=== Begin Enclosure ===

==> inputs of juniper <==
==> flow/design.v <==
module cordicMagPh
   #(parameter integer N        = 13,  
     parameter integer XY_WIDTH = 18)  
    (input  wire                           clk,
     input  wire                           reset,    
     input  wire                           st,       
     input  wire signed [XY_WIDTH - 1 : 0] xin,      
     input  wire signed [XY_WIDTH - 1 : 0] yin,      
     output reg                            rdy,      
     output wire        [XY_WIDTH - 1 : 0] mag,      
     output wire signed [XY_WIDTH + 1 : 0] ph);      
    localparam integer N_WIDTH = $clog2(N);
    reg signed [XY_WIDTH + 1 : 0] x, y, z;
    reg        [N_WIDTH  - 1 : 0] ni;       
    reg                           qrt;      
    wire signed [XY_WIDTH + 1 : 0] xShift, yShift;
    wire        [XY_WIDTH - 2 : 0] atan;
    reg  signed [XY_WIDTH + 1 : 0] zCnv;
    reg          [XY_WIDTH : 0] a;
    reg  [2 * XY_WIDTH - 1 : 0] r;
    localparam [1 : 0] ST0 = 2'd0, ST1 = 2'd1, ST2 = 2'd2, ST3 = 2'd3;
    reg [1 : 0] state;
    localparam integer PKG_WIDTH = XY_WIDTH + 1;
    function [63:0] atanLUTlong;
        input integer i;
        begin
            case (i)
                0: atanLUTlong = 64'd2305843009213693952;
                1: atanLUTlong = 64'd1361218612134873344;
                2: atanLUTlong = 64'd719230530580881024;
                3: atanLUTlong = 64'd365092647525521984;
                4: atanLUTlong = 64'd183254791493294816;
                5: atanLUTlong = 64'd91716730292036224;
                6: atanLUTlong = 64'd45869556482713136;
                7: atanLUTlong = 64'd22936177926750896;
                8: atanLUTlong = 64'd11468263948075832;
                9: atanLUTlong = 64'd5734153847876408;
                10: atanLUTlong = 64'd2867079658191484;
                11: atanLUTlong = 64'd1433540170878135;
                12: atanLUTlong = 64'd716770128161890;
                13: atanLUTlong = 64'd358385069421298;
                14: atanLUTlong = 64'd179192535378193;
                15: atanLUTlong = 64'd89596267772540;
                16: atanLUTlong = 64'd44798133896700;
                17: atanLUTlong = 64'd22399066949654;
                18: atanLUTlong = 64'd11199533474990;
                19: atanLUTlong = 64'd5599766737515;
                20: atanLUTlong = 64'd2799883368760;
                21: atanLUTlong = 64'd1399941684380;
                22: atanLUTlong = 64'd699970842190;
                23: atanLUTlong = 64'd349985421095;
                24: atanLUTlong = 64'd174992710548;
                25: atanLUTlong = 64'd87496355274;
                26: atanLUTlong = 64'd43748177637;
                27: atanLUTlong = 64'd21874088818;
                28: atanLUTlong = 64'd10937044409;
                29: atanLUTlong = 64'd5468522205;
                30: atanLUTlong = 64'd2734261102;
                31: atanLUTlong = 64'd1367130551;
                32: atanLUTlong = 64'd683565276;
                33: atanLUTlong = 64'd341782638;
                34: atanLUTlong = 64'd170891319;
                35: atanLUTlong = 64'd85445659;
                36: atanLUTlong = 64'd42722830;
                37: atanLUTlong = 64'd21361415;
                38: atanLUTlong = 64'd10680707;
                39: atanLUTlong = 64'd5340354;
                40: atanLUTlong = 64'd2670177;
                41: atanLUTlong = 64'd1335088;
                42: atanLUTlong = 64'd667544;
                43: atanLUTlong = 64'd333772;
                44: atanLUTlong = 64'd166886;
                45: atanLUTlong = 64'd83443;
                46: atanLUTlong = 64'd41722;
                47: atanLUTlong = 64'd20861;
                48: atanLUTlong = 64'd10430;
                49: atanLUTlong = 64'd5215;
                50: atanLUTlong = 64'd2608;
                51: atanLUTlong = 64'd1304;
                52: atanLUTlong = 64'd652;
                53: atanLUTlong = 64'd326;
                54: atanLUTlong = 64'd163;
                55: atanLUTlong = 64'd81;
                56: atanLUTlong = 64'd41;
                57: atanLUTlong = 64'd20;
                58: atanLUTlong = 64'd10;
                59: atanLUTlong = 64'd5;
                60: atanLUTlong = 64'd3;
                61: atanLUTlong = 64'd1;
                62: atanLUTlong = 64'd1;
                63: atanLUTlong = 64'd0;
                default: atanLUTlong = 64'd0;
            endcase
        end
    endfunction
    function [63:0] coefdLUTlong;
        input integer i;
        begin
            case (i)
                0: coefdLUTlong = 64'd3260954456333195264;
                1: coefdLUTlong = 64'd2916686334356757504;
                2: coefdLUTlong = 64'd2829601372552588288;
                3: coefdLUTlong = 64'd2807750841902562304;
                4: coefdLUTlong = 64'd2802282967498353152;
                5: coefdLUTlong = 64'd2800915666627739136;
                6: coefdLUTlong = 64'd2800573820569637376;
                7: coefdLUTlong = 64'd2800488357751430656;
                8: coefdLUTlong = 64'd2800466991965381120;
                9: coefdLUTlong = 64'd2800461650513774592;
                10: coefdLUTlong = 64'd2800460315150554624;
                11: coefdLUTlong = 64'd2800459981309729792;
                12: coefdLUTlong = 64'd2800459897849522176;
                13: coefdLUTlong = 64'd2800459876984470016;
                14: coefdLUTlong = 64'd2800459871768206848;
                15: coefdLUTlong = 64'd2800459870464141312;
                16: coefdLUTlong = 64'd2800459870138124800;
                17: coefdLUTlong = 64'd2800459870056620544;
                18: coefdLUTlong = 64'd2800459870036244480;
                19: coefdLUTlong = 64'd2800459870031150592;
                20: coefdLUTlong = 64'd2800459870029877248;
                21: coefdLUTlong = 64'd2800459870029558784;
                22: coefdLUTlong = 64'd2800459870029479424;
                23: coefdLUTlong = 64'd2800459870029459456;
                24: coefdLUTlong = 64'd2800459870029454336;
                25: coefdLUTlong = 64'd2800459870029453312;
                default: coefdLUTlong = 64'd0;
            endcase
        end
    endfunction
    localparam integer COEFD_LUT_LONG_SIZE = 26;
    function [PKG_WIDTH - 3 : 0] atanLUTshort;
        input integer i;
        reg [63 : 0] v;
        begin
            v = atanLUTlong(i);
            atanLUTshort = v[61 -: PKG_WIDTH - 2];
        end
    endfunction
    function [PKG_WIDTH - 3 : 0] coefdInit;
        input integer dummy;
        reg [63 : 0] v;
        begin
            if (N - 1 > COEFD_LUT_LONG_SIZE - 1)
                v = coefdLUTlong(COEFD_LUT_LONG_SIZE - 1);
            else
                v = coefdLUTlong(N - 1);
            coefdInit = v[61 -: PKG_WIDTH - 2];
        end
    endfunction
    localparam [PKG_WIDTH - 3 : 0] coefd = coefdInit(0);
    function [PKG_WIDTH - 1 : 0] signalSaturate;
        input [PKG_WIDTH - 1 : 0] x;
        begin
            if (x[PKG_WIDTH - 1 : PKG_WIDTH - 2] == 2'b01) begin
                signalSaturate = {2'b01, {(PKG_WIDTH - 2){1'b0}}};
            end else if (x[PKG_WIDTH - 1 : PKG_WIDTH - 2] == 2'b10) begin
                signalSaturate = {2'b11, {(PKG_WIDTH - 2){1'b0}}};
            end else begin
                signalSaturate = x;
            end
        end
    endfunction
    always @(posedge clk or posedge reset)
    if (reset) begin
        rdy   <= 1'b0;
        x     <= {(XY_WIDTH + 2){1'b0}};
        y     <= {(XY_WIDTH + 2){1'b0}};
        z     <= {(XY_WIDTH + 2){1'b0}};
        ni    <= {N_WIDTH{1'b0}};
        qrt   <= 1'b0;
        state <= ST0;
    end else begin
        if (st) begin  
            rdy <= 1'b0;
            ni  <= {N_WIDTH{1'b0}};  
            if (xin < 0) begin
                x   <= -xin;
                qrt <= 1'b1;
            end else begin  
                x   <= xin;
                qrt <= 1'b0;
            end
            y <= yin;
            state <= ST1;
        end else begin
            case (state)
                ST0: begin
                    rdy <= 1'b1;
                end
                ST1: begin
                    if (y == 0) begin  
                        rdy <= 1'b1;
                        if (~qrt) begin  
                            z <= {(XY_WIDTH + 2){1'b0}};
                        end else begin
                            z <= {2'b01, {XY_WIDTH{1'b0}}};  
                        end
                        state <= ST0;  
                    end else begin  
                        if (y < 0) begin
                            x <= x - y;
                            y <= y + x;
                            z <= -atan;
                        end else begin
                            x <= x + y;
                            y <= y - x;
                            z <= atan;
                        end
                        ni    <= ni + 1'd1;
                        state <= ST2;
                    end
                end
                ST2: begin
                    if (y < 0) begin
                        x <= x - yShift;
                        y <= y + xShift;
                        z <= z - atan;
                    end else begin  
                        x <= x + yShift;
                        y <= y - xShift;
                        z <= z + atan;
                    end
                    if (ni < N - 1) begin  
                        ni    <= ni + 1'd1;
                        state <= ST2;
                    end else begin
                        ni    <= {N_WIDTH{1'b0}};
                        state <= ST3;
                    end
                end
                ST3: begin
                    rdy   <= 1'b1;
                    x     <= {1'b0, r[2 * XY_WIDTH - 1 : XY_WIDTH - 1]};
                    z     <= zCnv;
                    state <= ST0;
                end
            endcase
        end
    end
    assign xShift = x >>> ni;
    assign yShift = y >>> ni;
    assign atan   = atanLUTshort(ni);
    always @(*) begin
        if (x >= 0) begin
            a = x[XY_WIDTH : 0];
        end else begin
            a = {(XY_WIDTH + 1){1'b0}};
        end
        r = a * coefd;
    end
    always @(*) begin
        zCnv = {z[XY_WIDTH + 1], signalSaturate(z[XY_WIDTH : 0])};
        if (~qrt) begin  
            zCnv = zCnv;
        end else begin     
            if (zCnv >= 0) begin
                zCnv = {2'b01, {XY_WIDTH{1'b0}}} - zCnv;  
            end else begin
                zCnv = {2'b11, {XY_WIDTH{1'b0}}} - zCnv;  
            end
        end
    end
    assign mag = x[XY_WIDTH - 1 : 0];
    assign ph  = z;
endmodule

=== End Enclosure ===

**Task objective:** Please go through the entries and show every line with the word "integer".

**Task result:**
   #(parameter integer N        = 13,  
     parameter integer XY_WIDTH = 18)  
    localparam integer N_WIDTH = $clog2(N);
    localparam integer PKG_WIDTH = XY_WIDTH + 1;
        input integer i;
        input integer i;
    localparam integer COEFD_LUT_LONG_SIZE = 26;
        input integer i;
        input integer dummy;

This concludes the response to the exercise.